Alexander Stark is a university professor who goes missing; this book contains accounts of his life – or rather lives – from that point on. His – and sometimes her – stories take us all over the world and into the past, to ancient Greece and medieval Italy. Those he left behind try to piece things together from a trail of corpses. Where is he going? What is his purpose? Is he a serial killer or a serial suicide?
I should say up front that four of these stories were published in magazines I edited (two here in TQF, and two in Dark Horizons), so some bias in my review should be expected. But of course there was a reason I selected those stories for publication: I thought they were fantastic. So for whichever reason you choose, it’s no surprise that I loved the book too.
Let’s get my reservations out of the way first, since that leads directly to one of them: it’s perhaps because I read many of the stories in isolation that I saw the book’s overall linking structure as something of a flaw. In some places the linking material gives away too much about the stories which follow, but also the stories stood so well on their own that threading them along the skein of one man’s life lessened them slightly for me, losing a little of what made them unique by stressing their similarities. Production-wise, the book is afflicted by Eibonvale’s usual love of blank pages (fifty-four of them!) and enormous indents. There’s also an odd bit of spacing between each paragraph. Discreet is muddled with discrete throughout, punctuation is occasionally erratic and typos become slightly more frequent as the book goes on. On the other hand, each chapter announces itself with a bold, atmospheric illustration by publisher David Rix, and there are useful essays by Allen Ashley and Joy Hendry.
To new readers the book’s tiny flaws will be imperceptible, hidden by the glare of the originality and imagination on show here. Looking back at my email accepting “Telemura” for publication (in which spiders rearrange Margaret’s house while she sleeps), I said that it reminded me of Borges, or maybe a more dispassionate Lovecraft – if I’d read enough Ballard to be confident of my ground I’d probably have mentioned him too. Now I’ve read the rest of the book, it only reminds me of Douglas Thompson. It seems to me he’s a writer who doesn’t sit down to write a story unless he’s got an idea to justify it. As an example, consider “Anatomicasa”, in which a man slowly takes his house to pieces and rebuilds it in the strangest possible way, revealing its structure, becoming both its coroner and plastic surgeon. These stories are original in theme, in execution and in subject matter. Over the last few years I’ve read hundreds of short stories, and these have been among the very best and the most distinctive. The remarkable thing about this book is that despite the experimentation, the eccentricity, and the frequent changes in point of view, tense, location and time, it’s exceptionally readable, each carefully crafted sentence going down like hot chocolate laced with brandy.

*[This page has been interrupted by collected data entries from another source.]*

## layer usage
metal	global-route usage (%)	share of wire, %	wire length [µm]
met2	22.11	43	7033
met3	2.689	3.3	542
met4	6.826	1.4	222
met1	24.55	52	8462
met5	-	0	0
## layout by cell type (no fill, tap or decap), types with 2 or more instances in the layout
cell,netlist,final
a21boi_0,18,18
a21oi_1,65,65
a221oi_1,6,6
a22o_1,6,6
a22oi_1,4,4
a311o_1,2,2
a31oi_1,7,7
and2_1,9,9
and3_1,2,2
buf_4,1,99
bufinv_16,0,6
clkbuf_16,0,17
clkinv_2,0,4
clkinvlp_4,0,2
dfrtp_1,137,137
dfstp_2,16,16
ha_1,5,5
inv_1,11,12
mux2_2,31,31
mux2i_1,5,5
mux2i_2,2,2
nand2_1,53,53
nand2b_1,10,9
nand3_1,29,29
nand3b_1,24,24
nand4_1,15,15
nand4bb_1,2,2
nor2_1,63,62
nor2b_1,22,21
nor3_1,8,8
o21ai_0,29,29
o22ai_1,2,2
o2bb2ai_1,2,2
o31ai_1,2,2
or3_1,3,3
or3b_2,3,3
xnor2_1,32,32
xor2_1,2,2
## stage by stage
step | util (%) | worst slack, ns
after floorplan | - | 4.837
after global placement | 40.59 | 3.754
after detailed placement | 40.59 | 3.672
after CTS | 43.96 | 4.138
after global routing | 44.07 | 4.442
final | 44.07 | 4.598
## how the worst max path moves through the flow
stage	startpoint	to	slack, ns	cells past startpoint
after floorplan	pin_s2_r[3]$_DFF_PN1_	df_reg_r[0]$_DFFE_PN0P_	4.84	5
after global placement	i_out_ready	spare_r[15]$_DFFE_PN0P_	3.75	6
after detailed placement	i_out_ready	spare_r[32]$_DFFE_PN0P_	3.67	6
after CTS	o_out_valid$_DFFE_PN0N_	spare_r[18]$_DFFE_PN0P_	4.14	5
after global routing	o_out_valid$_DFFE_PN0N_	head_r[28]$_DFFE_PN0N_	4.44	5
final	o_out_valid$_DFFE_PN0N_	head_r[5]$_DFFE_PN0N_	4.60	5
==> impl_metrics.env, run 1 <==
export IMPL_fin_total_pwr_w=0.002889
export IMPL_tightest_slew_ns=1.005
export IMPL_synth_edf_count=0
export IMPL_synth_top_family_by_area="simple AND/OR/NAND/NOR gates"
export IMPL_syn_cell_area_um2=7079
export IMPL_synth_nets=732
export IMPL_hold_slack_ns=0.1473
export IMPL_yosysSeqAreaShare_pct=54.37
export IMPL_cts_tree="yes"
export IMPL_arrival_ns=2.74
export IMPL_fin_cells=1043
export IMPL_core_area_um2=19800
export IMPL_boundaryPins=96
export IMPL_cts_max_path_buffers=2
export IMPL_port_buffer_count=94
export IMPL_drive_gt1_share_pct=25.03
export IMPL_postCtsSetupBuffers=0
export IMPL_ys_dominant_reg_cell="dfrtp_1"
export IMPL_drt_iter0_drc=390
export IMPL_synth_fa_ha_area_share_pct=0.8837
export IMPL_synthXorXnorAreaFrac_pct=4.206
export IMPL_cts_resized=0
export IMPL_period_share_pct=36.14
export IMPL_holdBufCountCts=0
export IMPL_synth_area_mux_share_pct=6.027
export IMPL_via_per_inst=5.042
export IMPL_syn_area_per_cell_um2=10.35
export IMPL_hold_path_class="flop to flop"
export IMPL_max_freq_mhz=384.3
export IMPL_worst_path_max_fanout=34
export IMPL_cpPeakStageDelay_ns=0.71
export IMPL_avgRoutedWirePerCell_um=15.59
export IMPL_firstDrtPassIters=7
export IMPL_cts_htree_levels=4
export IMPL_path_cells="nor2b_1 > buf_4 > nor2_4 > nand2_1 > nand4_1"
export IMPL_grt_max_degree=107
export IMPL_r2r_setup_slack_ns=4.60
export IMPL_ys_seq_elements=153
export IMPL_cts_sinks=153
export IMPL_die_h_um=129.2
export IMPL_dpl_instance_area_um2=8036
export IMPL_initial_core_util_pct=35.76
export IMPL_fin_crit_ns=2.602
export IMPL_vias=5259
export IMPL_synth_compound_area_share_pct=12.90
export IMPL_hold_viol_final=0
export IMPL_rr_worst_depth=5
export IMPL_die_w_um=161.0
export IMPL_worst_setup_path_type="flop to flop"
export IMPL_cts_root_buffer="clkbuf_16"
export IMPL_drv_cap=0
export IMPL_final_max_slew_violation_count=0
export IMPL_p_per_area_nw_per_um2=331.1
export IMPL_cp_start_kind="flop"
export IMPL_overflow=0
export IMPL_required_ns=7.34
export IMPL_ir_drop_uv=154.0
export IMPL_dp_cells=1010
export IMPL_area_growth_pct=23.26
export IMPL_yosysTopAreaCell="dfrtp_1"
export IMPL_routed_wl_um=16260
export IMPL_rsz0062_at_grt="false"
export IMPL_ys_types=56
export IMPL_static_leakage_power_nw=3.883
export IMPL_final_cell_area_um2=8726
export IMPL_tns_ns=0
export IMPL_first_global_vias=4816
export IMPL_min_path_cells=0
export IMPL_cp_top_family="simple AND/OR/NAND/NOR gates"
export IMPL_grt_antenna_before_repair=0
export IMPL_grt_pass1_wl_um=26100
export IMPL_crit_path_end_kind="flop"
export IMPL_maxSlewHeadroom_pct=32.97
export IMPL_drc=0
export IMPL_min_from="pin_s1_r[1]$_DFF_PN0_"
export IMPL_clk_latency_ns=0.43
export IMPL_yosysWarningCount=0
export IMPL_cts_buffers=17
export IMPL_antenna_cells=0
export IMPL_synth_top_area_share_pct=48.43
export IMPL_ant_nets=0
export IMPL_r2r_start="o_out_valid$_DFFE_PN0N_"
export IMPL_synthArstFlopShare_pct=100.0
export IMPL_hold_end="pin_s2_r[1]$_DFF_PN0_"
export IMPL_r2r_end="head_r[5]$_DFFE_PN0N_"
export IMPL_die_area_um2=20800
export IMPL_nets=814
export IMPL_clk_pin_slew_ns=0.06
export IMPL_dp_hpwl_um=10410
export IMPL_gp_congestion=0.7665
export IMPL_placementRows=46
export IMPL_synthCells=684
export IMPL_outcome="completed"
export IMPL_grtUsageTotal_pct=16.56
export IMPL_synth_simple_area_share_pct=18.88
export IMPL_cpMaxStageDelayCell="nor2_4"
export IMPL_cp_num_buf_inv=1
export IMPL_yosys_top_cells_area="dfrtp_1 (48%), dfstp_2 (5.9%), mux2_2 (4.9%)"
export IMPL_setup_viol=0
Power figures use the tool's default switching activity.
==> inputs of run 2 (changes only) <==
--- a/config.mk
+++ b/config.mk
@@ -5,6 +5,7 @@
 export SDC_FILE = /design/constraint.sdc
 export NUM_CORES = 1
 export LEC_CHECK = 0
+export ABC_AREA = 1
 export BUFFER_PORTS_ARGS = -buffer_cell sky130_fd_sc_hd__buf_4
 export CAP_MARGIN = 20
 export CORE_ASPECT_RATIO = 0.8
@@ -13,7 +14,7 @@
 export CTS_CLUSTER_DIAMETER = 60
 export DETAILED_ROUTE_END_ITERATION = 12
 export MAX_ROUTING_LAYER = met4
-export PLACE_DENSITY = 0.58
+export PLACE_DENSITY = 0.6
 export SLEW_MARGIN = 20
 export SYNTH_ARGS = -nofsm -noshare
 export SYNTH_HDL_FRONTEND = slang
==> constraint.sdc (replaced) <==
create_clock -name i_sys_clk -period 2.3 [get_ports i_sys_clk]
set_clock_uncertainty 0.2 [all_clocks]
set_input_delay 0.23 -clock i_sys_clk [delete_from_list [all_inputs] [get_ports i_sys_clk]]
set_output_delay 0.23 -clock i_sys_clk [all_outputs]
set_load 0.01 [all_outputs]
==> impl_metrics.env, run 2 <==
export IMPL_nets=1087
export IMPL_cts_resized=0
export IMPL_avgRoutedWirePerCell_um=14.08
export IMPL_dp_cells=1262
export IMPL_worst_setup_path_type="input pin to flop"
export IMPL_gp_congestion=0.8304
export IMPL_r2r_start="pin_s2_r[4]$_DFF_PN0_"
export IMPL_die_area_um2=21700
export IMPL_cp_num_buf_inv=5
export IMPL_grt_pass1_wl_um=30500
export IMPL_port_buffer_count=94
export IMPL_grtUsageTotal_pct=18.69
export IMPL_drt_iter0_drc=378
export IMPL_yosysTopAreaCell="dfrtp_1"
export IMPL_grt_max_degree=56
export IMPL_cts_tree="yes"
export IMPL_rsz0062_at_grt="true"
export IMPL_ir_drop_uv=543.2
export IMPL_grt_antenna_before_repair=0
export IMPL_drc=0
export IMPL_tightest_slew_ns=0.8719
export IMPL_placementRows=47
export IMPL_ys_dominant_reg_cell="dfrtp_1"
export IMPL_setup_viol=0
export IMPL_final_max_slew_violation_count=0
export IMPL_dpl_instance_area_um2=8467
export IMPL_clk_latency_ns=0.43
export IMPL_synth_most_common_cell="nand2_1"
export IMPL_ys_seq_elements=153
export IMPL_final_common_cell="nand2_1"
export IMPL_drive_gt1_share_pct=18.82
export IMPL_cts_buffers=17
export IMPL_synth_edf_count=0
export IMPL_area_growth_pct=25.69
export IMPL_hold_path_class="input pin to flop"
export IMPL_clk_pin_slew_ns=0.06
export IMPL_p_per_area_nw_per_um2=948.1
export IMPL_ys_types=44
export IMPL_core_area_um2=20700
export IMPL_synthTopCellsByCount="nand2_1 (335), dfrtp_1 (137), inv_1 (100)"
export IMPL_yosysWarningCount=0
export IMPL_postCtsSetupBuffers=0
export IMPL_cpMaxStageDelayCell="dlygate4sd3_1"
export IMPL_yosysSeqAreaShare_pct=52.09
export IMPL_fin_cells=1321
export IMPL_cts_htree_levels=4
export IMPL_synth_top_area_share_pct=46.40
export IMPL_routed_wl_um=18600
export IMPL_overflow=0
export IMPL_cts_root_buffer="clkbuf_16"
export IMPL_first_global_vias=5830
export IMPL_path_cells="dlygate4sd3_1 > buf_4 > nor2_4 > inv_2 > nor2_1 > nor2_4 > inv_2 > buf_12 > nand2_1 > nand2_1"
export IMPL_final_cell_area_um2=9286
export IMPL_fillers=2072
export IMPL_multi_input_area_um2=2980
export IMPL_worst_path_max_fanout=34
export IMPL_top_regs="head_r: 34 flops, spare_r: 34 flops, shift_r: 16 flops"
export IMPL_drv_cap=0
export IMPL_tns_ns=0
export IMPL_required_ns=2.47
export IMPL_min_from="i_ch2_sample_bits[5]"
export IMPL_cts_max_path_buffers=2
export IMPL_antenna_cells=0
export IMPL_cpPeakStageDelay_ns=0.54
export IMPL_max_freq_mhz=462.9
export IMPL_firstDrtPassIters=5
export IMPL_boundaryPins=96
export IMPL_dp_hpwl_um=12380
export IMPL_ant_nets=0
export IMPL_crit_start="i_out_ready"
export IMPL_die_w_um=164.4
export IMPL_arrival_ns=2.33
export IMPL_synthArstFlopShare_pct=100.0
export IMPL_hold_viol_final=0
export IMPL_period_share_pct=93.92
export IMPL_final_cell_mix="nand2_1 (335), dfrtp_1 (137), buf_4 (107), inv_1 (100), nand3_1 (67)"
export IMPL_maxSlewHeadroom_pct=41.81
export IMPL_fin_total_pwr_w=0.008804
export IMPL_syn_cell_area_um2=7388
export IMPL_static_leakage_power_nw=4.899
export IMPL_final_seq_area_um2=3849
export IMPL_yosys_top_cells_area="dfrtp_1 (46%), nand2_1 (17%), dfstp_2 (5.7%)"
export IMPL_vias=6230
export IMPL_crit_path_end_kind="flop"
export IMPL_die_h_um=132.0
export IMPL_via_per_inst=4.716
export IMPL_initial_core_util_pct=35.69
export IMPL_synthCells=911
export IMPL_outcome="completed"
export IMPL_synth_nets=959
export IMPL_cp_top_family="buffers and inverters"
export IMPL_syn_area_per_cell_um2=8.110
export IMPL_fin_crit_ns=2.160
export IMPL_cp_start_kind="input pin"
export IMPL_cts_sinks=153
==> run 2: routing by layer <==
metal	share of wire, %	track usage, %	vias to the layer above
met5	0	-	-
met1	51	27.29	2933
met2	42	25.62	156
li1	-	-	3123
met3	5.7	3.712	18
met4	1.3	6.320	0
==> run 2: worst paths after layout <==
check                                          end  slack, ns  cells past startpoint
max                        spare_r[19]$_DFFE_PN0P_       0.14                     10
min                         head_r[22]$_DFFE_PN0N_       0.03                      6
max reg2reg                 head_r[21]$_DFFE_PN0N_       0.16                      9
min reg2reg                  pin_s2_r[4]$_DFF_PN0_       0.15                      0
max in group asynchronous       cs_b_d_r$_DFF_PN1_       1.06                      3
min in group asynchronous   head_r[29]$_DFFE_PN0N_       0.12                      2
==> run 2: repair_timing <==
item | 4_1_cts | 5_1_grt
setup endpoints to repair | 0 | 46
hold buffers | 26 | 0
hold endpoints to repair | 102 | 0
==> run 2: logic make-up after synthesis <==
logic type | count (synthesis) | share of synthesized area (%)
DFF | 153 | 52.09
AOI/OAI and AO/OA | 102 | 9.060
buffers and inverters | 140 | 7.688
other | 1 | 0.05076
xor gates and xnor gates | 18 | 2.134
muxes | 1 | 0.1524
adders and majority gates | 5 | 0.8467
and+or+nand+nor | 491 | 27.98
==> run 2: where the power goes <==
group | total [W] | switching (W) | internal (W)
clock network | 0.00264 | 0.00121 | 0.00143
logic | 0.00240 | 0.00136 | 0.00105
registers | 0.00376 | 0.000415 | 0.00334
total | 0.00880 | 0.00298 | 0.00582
## config.mk

```make
export PLATFORM = sky130hd
export DESIGN_NAME = system_reset_sequencer
export DESIGN_NICKNAME = d
export VERILOG_FILES = /design/src/reset_seq_pkg.sv /design/src/sync_2ff.sv /design/src/system_reset_sequencer.sv
export SDC_FILE = /design/constraint.sdc
export NUM_CORES = 1
export LEC_CHECK = 0
export ABC_AREA = 1
export BUFFER_PORTS_ARGS = -buffer_cell sky130_fd_sc_hd__buf_2
export CAP_MARGIN = 20
export CELL_PAD_IN_SITES_DETAIL_PLACEMENT = 1
export CELL_PAD_IN_SITES_GLOBAL_PLACEMENT = 2
export CORE_MARGIN = 2
export CORE_UTILIZATION = 24
export CTS_BUF_LIST = sky130_fd_sc_hd__clkbuf_8 sky130_fd_sc_hd__clkbuf_16
export DETAILED_ROUTE_END_ITERATION = 10
export PLACE_DENSITY = 0.9
export SLEW_MARGIN = 20
export SYNTH_ARGS = -nofsm -noshare
export SYNTH_HDL_FRONTEND = slang
export SYNTH_SLANG_ARGS = --single-unit
```

## constraint.sdc

```tcl
create_clock -name clk -period 4.2 [get_ports clk]
set_input_delay 0.21 -clock clk [delete_from_list [all_inputs] [get_ports clk]]
set_output_delay 0.21 -clock clk [all_outputs]
set_load 0.005 [all_outputs]
```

In that sense Ultrameta reminded me of Moorcock’s A Cure for Cancer, another book I very much enjoyed without ever really understanding. But like the ten-year-old in “Butterflies”, “I enjoy reading books that I do not understand, and revelling in that mystery, that blissful confusion” (p. 273). That sums up my feelings so exactly that I wondered at first if I was being quoted! Not knowing can be frightening (being lost in a strange city), but it can also be wonderful (being whirled in the air by a parent). With Ultrameta there’s a bit of each: it’s both frightening and exhilarating. By turns cynical and idealistic, liberating and claustrophobic, this book is entirely entertaining and highly recommended.
Ultrameta: a Fractal Novel, by Douglas Thompson, Eibonvale Press, hb, 304pp.